(Stored items)
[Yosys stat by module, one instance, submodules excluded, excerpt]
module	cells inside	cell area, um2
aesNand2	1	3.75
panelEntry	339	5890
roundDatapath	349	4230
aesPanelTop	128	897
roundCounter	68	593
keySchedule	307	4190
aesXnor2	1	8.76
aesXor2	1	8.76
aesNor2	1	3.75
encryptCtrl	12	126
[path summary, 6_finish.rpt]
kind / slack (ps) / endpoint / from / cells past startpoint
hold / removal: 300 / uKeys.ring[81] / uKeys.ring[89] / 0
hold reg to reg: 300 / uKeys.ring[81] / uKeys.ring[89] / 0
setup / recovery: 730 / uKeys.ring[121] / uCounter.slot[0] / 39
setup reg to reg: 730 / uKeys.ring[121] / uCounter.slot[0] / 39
This is an optimization exercise on Yosys and OpenROAD, whose aim is small area, a short achievable clock period and few clock cycles, not a production implementation.
Power is estimated from default activity; no workload was simulated.

the reference run:
==> flow/design.v <==
package sre_pkg;
    localparam int MAX_SEGMENTS = 1024;
    localparam int HEADER_BYTES = 7;
    localparam int MAP_IDX_W = (MAX_SEGMENTS > 1) ? $clog2(MAX_SEGMENTS) : 1;
    localparam int COUNT_W   = $clog2(MAX_SEGMENTS + 1);
    localparam int POS_W     = 17;
    localparam int ADDR_W    = 26;
    localparam logic [POS_W-1:0] POS_MAX     = {POS_W{1'b1}};
    localparam logic [POS_W-1:0] POS_SEG_HI  = POS_W'(1);
    localparam logic [POS_W-1:0] POS_SEG_LO  = POS_W'(2);
    localparam logic [POS_W-1:0] POS_TOT_HI  = POS_W'(3);
    localparam logic [POS_W-1:0] POS_TOT_LO  = POS_W'(4);
    localparam logic [POS_W-1:0] POS_SIZE_HI = POS_W'(5);
    localparam logic [POS_W-1:0] POS_SIZE_LO = POS_W'(HEADER_BYTES - 1);
    localparam logic [POS_W-1:0] POS_PAYLOAD = POS_W'(HEADER_BYTES);
    typedef struct packed {
        logic [7:0] data_byte;
        logic       frame_start;
    } t_in_word;
    typedef struct packed {
        logic              write_valid;
        logic [ADDR_W-1:0] write_addr;
        logic [7:0]        write_data;
        logic              header_seen;
        logic [15:0]       total_segments;
        logic [3:0]        format_code;
        logic              complete;
        logic              bad_segment;
    } t_out_word;
endpackage
module segment_reassembly_engine (
    input  logic              i_clk,
    input  logic              i_rst_n,
    input  logic              i_cfg_we,
    input  logic [3:0]        i_cfg_data,
    input  logic              i_in_valid,
    output logic              o_in_ready,
    input  logic [8:0]        i_in_word,
    output logic              o_out_valid,
    input  logic              i_out_ready,
    output logic [57:0]       o_out_word
);
    logic        skid_v;
    logic [8:0]  skid_w;
    logic        h_valid, h_wv, h_bad;
    logic [7:0]  h_data;
    logic [3:0]  r_stream;
    logic [2:0]  hp;           
    logic        match;
    logic        acc_en;       
    logic        first;        
    logic        s_big;        
    logic [10:0] s;            
    logic [15:0] r_total;
    logic [15:0] r_size;
    logic [3:0]  r_format;
    logic        started;
    logic [10:0] count;
    logic        r_complete;
    logic [15:0] rem;
    logic [25:0] acc;
    logic        bad_r, eq0_r, eq1_r;
    logic [2:0]  mstep;        
    logic        restart;      
    logic        busy;
    logic [1023:0] ring;       
    logic [2:0]  ph;
    logic [2:0]  clr_cnt;
    logic        clr;
    logic        r_hit, r_hv;
    logic        pend_v;
    logic [1:0]  pend_hi;
    logic [8:0]  w;
    logic [7:0]  b;
    logic        fs, avail, go;
    logic [2:0]  hp_n;
    logic        is_p1, is_p2, is_p3, is_p4, is_p5, is_p6, is_pay;
    assign w      = skid_v ? skid_w : i_in_word;
    assign b      = w[8:1];
    assign fs     = w[0];
    assign hp_n   = fs ? 3'd0 : ((hp == 3'd7) ? 3'd7 : hp + 3'd1);
    assign is_p1  = !fs && match && (hp == 3'd0);
    assign is_p2  = !fs && match && (hp == 3'd1);
    assign is_p3  = !fs && match && (hp == 3'd2);
    assign is_p4  = !fs && match && (hp == 3'd3);
    assign is_p5  = !fs && match && (hp == 3'd4);
    assign is_p6  = !fs && match && (hp == 3'd5);
    assign is_pay = !fs && (hp[2:1] == 2'b11);
    assign o_in_ready = !skid_v;
    assign avail      = skid_v | i_in_valid;
    assign go         = !busy & avail & (!h_valid | i_out_ready) & !(pend_v & is_p2);
    always_ff @(posedge i_clk) begin
        if (!i_rst_n) skid_v <= 1'b0;
        else          skid_v <= avail & !go;
        if (!skid_v) skid_w <= i_in_word;
    end
    logic [10:0] cnt_base, cnt_inc;
    logic        bad_c, newseg, dup;
    assign cnt_base = started ? count : 11'd0;
    assign cnt_inc  = cnt_base + 11'd1;
    assign bad_c    = s_big || (s == 11'd0) || (s > 11'd1024) ||
                      ({5'd0, s} > r_total);
    always_ff @(posedge i_clk) begin
        bad_r <= bad_c;
        eq0_r <= ({5'd0, cnt_base} == r_total);
        eq1_r <= ({5'd0, cnt_inc} == r_total);
    end
    logic [127:0] taps0, taps4, set_r;
    logic         tapval, ph_now, pend_fire;
    logic [7:0]   row_sel;
    logic [15:0]  col_sel;
    genvar gi;
    generate
        for (gi = 0; gi < 128; gi++) begin : g_ring
            assign taps0[gi] = ring[8*gi];
            assign taps4[gi] = ring[8*gi+4];
            assign set_r[gi] = row_sel[gi/16] & col_sel[gi%16];
            always_ff @(posedge i_clk) begin
                ring[8*gi+7 -: 8] <= {(ring[8*gi] & !clr) | set_r[gi], ring[8*gi+7 -: 7]};
            end
        end
    endgenerate
    assign ph_now    = (ph[1:0] == s[8:7]);
    assign tapval    = ((ph[2] == s[9]) ? taps0[s[6:0]] : taps4[s[6:0]]) & !clr;
    assign dup       = r_hv ? r_hit : tapval;
    assign newseg    = !bad_r && !dup;
    assign pend_fire = pend_v && (ph == {pend_hi, s[7]});
    always_comb begin
        row_sel = '0;
        col_sel = '0;
        row_sel[s[6:4]] = pend_fire;
        col_sel[s[3:0]] = 1'b1;
    end
    always_ff @(posedge i_clk) begin
        if (!i_rst_n) begin
            ph      <= 3'd0;
            clr_cnt <= 3'd7;
            clr     <= 1'b1;
            pend_v  <= 1'b0;
        end else begin
            ph <= ph + 3'd1;
            if (clr_cnt != 3'd0) clr_cnt <= clr_cnt - 3'd1;
            else                 clr     <= 1'b0;
            if (go && is_p6 && !bad_r) begin
                pend_v  <= 1'b1;
                pend_hi <= s[9:8];
            end else if (pend_fire) begin
                pend_v  <= 1'b0;
            end
        end
        if (go && is_p2) begin
            r_hv <= 1'b0;
        end else if (ph_now) begin
            r_hv  <= 1'b1;
            r_hit <= tapval;
        end
    end
    logic        mode0;
    logic [25:0] op_a, op_x, op_y, csa_s, csa_c, sum;
    logic        cin;
    logic [1:0]  dig;
    assign mode0 = restart || (match && hp == 3'd1);
    always_comb begin
        case (mstep)
            3'd1:    dig = s[7:6];
            3'd2:    dig = s[5:4];
            3'd3:    dig = s[3:2];
            default: dig = s[1:0];
        endcase
        cin = 1'b0;
        if (mode0) begin
            op_a = s[10] ? {8'd0, r_size, 2'd0} : 26'd0;
            op_x = s[9]  ? {9'd0, r_size, 1'd0} : 26'd0;
            op_y = s[8]  ? {10'd0, r_size}      : 26'd0;
        end else if (mstep != 3'd0) begin
            op_a = {acc[23:0], 2'd0};
            op_x = dig[1] ? {9'd0, r_size, 1'd0} : 26'd0;
            op_y = dig[0] ? {10'd0, r_size}      : 26'd0;
        end else begin
            op_a = acc;
            op_x = first ? {10'h3ff, ~r_size} : 26'd0;
            op_y = 26'd0;
            cin  = 1'b1;
        end
        csa_s = op_a ^ op_x ^ op_y;
        csa_c = {(op_a[24:0] & op_x[24:0]) | (op_a[24:0] & op_y[24:0]) |
                 (op_x[24:0] & op_y[24:0]), 1'b0};
        sum   = csa_s + csa_c + {25'd0, cin};
    end
    always_ff @(posedge i_clk) begin
        if (!i_rst_n) begin
            r_stream   <= 4'd1;
            hp         <= 3'd0;
            match      <= 1'b0;
            acc_en     <= 1'b0;
            first      <= 1'b0;
            started    <= 1'b0;
            count      <= 11'd0;
            r_complete <= 1'b0;
            mstep      <= 3'd0;
            restart    <= 1'b0;
            busy       <= 1'b0;
            h_valid    <= 1'b0;
        end else begin
            if (i_cfg_we) r_stream <= i_cfg_data;
            h_valid <= go | (h_valid & !i_out_ready);
            if (mode0) begin
                if (restart || (go && is_p2)) begin
                    acc     <= sum;
                    mstep   <= 3'd1;
                    restart <= 1'b0;
                end else if (mstep != 3'd0) begin
                    mstep <= (mstep == 3'd4) ? 3'd0 : mstep + 3'd1;
                end
            end else if (mstep != 3'd0) begin
                acc   <= sum;
                mstep <= (mstep == 3'd4) ? 3'd0 : mstep + 3'd1;
                if (mstep == 3'd4) busy <= 1'b0;
            end else if (go && is_pay) begin
                acc <= sum;
            end
            if (go) begin
                hp <= hp_n;
                if (fs) begin
                    match  <= (b[7:4] == r_stream);
                    acc_en <= 1'b0;
                    first  <= 1'b0;
                    if ((b[7:4] == r_stream) && !started) r_format <= b[3:0];
                end
                if (is_p1) begin
                    s_big    <= (b[7:3] != 5'd0) || (b[2] && (b[1:0] != 2'd0));
                    s[10:8]  <= b[2:0];
                end
                if (is_p2) s[7:0] <= b;
                if (is_p3 && !started) r_total[15:8] <= b;
                if (is_p4 && !started) r_total[7:0]  <= b;
                if (is_p5 && !started) r_size[15:8]  <= b;
                if (is_p6) begin
                    if (!started) begin
                        r_size[7:0] <= b;
                        started     <= 1'b1;
                        restart     <= 1'b1;
                        busy        <= 1'b1;
                        rem         <= {r_size[15:8], b};
                    end else begin
                        rem         <= r_size;
                    end
                    acc_en     <= newseg;
                    first      <= newseg;
                    count      <= newseg ? cnt_inc : cnt_base;
                    r_complete <= newseg ? eq1_r : eq0_r;
                end
                if (is_pay && acc_en && (rem != 16'd0)) begin
                    rem   <= rem - 16'd1;
                    first <= 1'b0;
                end
                h_wv   <= is_pay && acc_en && (rem != 16'd0);
                h_data <= (is_pay && acc_en && (rem != 16'd0)) ? b : 8'd0;
                h_bad  <= is_p6 && bad_r;
            end
        end
    end
    assign o_out_valid = h_valid;
    assign o_out_word  = {h_wv,
                          acc & {26{h_wv}},
                          h_data,
                          started,
                          r_total & {16{started}},
                          r_format & {4{started}},
                          r_complete,
                          h_bad};
endmodule
This design comes from an exercise in tuning for small area, a short achievable clock period and few clock cycles per item on the open sky130 flow, not from production work. The RTL was checked by simulation tests, not by an equivalence proof against the original design.

## rational_polyphase_resampler_unit
module rational_polyphase_resampler_unit #(
	parameter int UP_FACTOR   = rpr_pkg::DEF_UP_FACTOR,
	parameter int DOWN_FACTOR = rpr_pkg::DEF_DOWN_FACTOR,
	parameter int TAPS        = rpr_pkg::DEF_TAPS,
	parameter int COEF_BITS   = rpr_pkg::DEF_COEF_BITS
) (
	input  wire logic                                 clk,
	input  wire logic                                 arst_n,
	input  wire logic                                 in_valid,
	output logic                                      in_ready,
	input  wire logic signed [rpr_pkg::SAMPLE_W-1:0]  left_in,
	input  wire logic signed [rpr_pkg::SAMPLE_W-1:0]  right_in,
	output logic                                      out_valid,
	input  wire logic                                 out_ready,
	output logic signed [rpr_pkg::SAMPLE_W-1:0]       left_out,
	output logic signed [rpr_pkg::SAMPLE_W-1:0]       right_out
);
For scale: about 70 I/O pins.
clock: 10.0 ns
lec_check: 0
cap_margin: 20
core_margin: 2
core_utilization: 55
slew_margin: 20
synth_memory_max_bits: 65536
standard.sh (not shown) runs the stock make flow with config.mk's settings and CLKGATE_MAP_FILE= SYNTH_SCRIPT=/design/flow/synth_recipe.tcl, a recipe that flattens the netlist after the stock synthesis.
==> flow/flow/run.sh <==
#!/bin/bash
# Standard layout, with one extra step between synthesis and floorplan:
# flow/polfix.py removes inverters between full adders (and xor gates) of the
# synthesized netlist by reassigning their output polarity (a full adder is
# self-dual; an xor absorbs input inversions as xor<->xnor). Registers and the
# function at every register and port are unchanged.
set -euo pipefail
R=orfs/results/${FLOW_PLATFORM}/rational_polyphase_resampler_unit/base
bash standard.sh synth > synth.log 2>&1
cp $R/1_2_yosys.v 1_2_yosys.orig.v
python3 flow/polfix.py 1_2_yosys.orig.v $R/1_2_yosys.v > polfix.log 2>&1
rm -f $R/1_synth.odb $R/1_synth.sdc
bash standard.sh > layout.log 2>&1
Other scripts of this flow, unchanged in this note and not shown: flow/flow/polfix.py
Testbench counts at the start, summed over its fixed seeds: cycles 16,000, frames 16,000.
Then changed:
- CORE_UTILIZATION: 55 -> 40
After rerunning: The new run passed the timing, DRC and antenna checks. Global-route usage shrinks by 11 points. Worst hold slack improved by 0.011 ns. Die area went up by well over a third. Maximum frequency is lower by a few percent.
Then changed:
- SETUP_SLACK_MARGIN: unset -> 5
Outcome: The new run ran to the end with no violations; routed wire length is lower by 1.4%; core utilization barely changes; synthesized cell count is unchanged; cell area stays flat; global-route usage fell by 0.73 points; non-clock buffer count goes down by 6; sequential share of layout area stays flat.
Then changed:
--- a/flow/flow/run.sh
+++ b/flow/flow/run.sh
@@ -5,3 +5,4 @@
 # self-dual; an xor absorbs input inversions as xor<->xnor). Registers and the
-# function at every register and port are unchanged.
+# function at every register and port are unchanged. Timing repair aims
+# at a setup slack of 6 ns on the 10 ns clock.
 set -euo pipefail
@@ -12,2 +13,2 @@
 rm -f $R/1_synth.odb $R/1_synth.sdc
-bash standard.sh > layout.log 2>&1
+bash standard.sh SETUP_SLACK_MARGIN=6 finish > layout.log 2>&1
- SETUP_SLACK_MARGIN: 5 -> unset
Synthesized cell count stays the same.
First-iteration DRC count came out higher by 28%.
Worst hold slack gets better by 0.011 ns.
Global-route usage rose by 7.2 points.
Die area is unchanged.
Count of clock-buffer cells in the layout rises by 6.
Non-clock buffer count went up by 502.
Worst setup slack improves by 1.1 ns.
Then changed:
--- a/flow/flow/run.sh
+++ b/flow/flow/run.sh
@@ -6,3 +6,3 @@
 # function at every register and port are unchanged. Timing repair aims
-# at a setup slack of 6 ns on the 10 ns clock.
+# at a setup slack of 5.5 ns on the 10 ns clock.
 set -euo pipefail
@@ -13,2 +13,2 @@
 rm -f $R/1_synth.odb $R/1_synth.sdc
-bash standard.sh SETUP_SLACK_MARGIN=6 finish > layout.log 2>&1
+bash standard.sh SETUP_SLACK_MARGIN=5.5 finish > layout.log 2>&1
- CORE_UTILIZATION: 40 -> 50
The new run went through all stages and came out clean.
Setup slack gets worse by 0.49 ns.
Synthesized area does not change.
Wire length decreases by about 20%.
Design area came out lower by about 13%.
First-iteration DRC count shrinks by about 14%.
Fmax drops by 11%.
Global-route usage rose by 0.58 points.
Cell count drops by 9.6%.
Hold slack gains 0.023 ns.

-- port drivers added, routing unchanged --
The flow's constraints put no driver on any port. The routed layouts listed below were extracted and timed again, unchanged, in two steps.
Step 1 (the two cells are an assumption about what drives the block):
set clk [get_ports {clk}]
set_driving_cell -lib_cell sky130_fd_sc_hd__clkbuf_16 $clk
set_driving_cell -lib_cell sky130_fd_sc_hd__buf_2 [delete_from_list [all_inputs] $clk]
Step 2 also shifts input and output timing later by t, the mid clock arrival at the registers, as if the neighbouring blocks saw the same clock.
Three values: no drivers, after step 1, after step 2; two values: the first two.
run | t (ns) | slack for setup (ns) | pins driven straight from the clock port
the first run | 0.766 | 4.185 / 4.185 / 4.185 | 1
the second run | 0.797 | 3.768 / 3.768 / 3.768 | 1
the third run | 0.775 | 4.783 / 4.783 / 4.783 | 1
the fourth run | 0.781 | 5.833 / 5.833 / 5.711 | 1
the fifth run | 0.776 | 5.344 / 5.344 / 5.221 | 1
After both steps every run listed still meets setup and hold. For the fifth run, which loses most, drivers alone change the setup slack by 0.000 ns; drivers and shift together by -0.123 ns.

About this exercise –
Your response should be the lines above from the first to the one containing "setup / recovery: 730", inclusive, each given exactly.

Result of this task –
[Yosys stat by module, one instance, submodules excluded, excerpt]
module	cells inside	cell area, um2
aesNand2	1	3.75
panelEntry	339	5890
roundDatapath	349	4230
aesPanelTop	128	897
roundCounter	68	593
keySchedule	307	4190
aesXnor2	1	8.76
aesXor2	1	8.76
aesNor2	1	3.75
encryptCtrl	12	126
[path summary, 6_finish.rpt]
kind / slack (ps) / endpoint / from / cells past startpoint
hold / removal: 300 / uKeys.ring[81] / uKeys.ring[89] / 0
hold reg to reg: 300 / uKeys.ring[81] / uKeys.ring[89] / 0
setup / recovery: 730 / uKeys.ring[121] / uCounter.slot[0] / 39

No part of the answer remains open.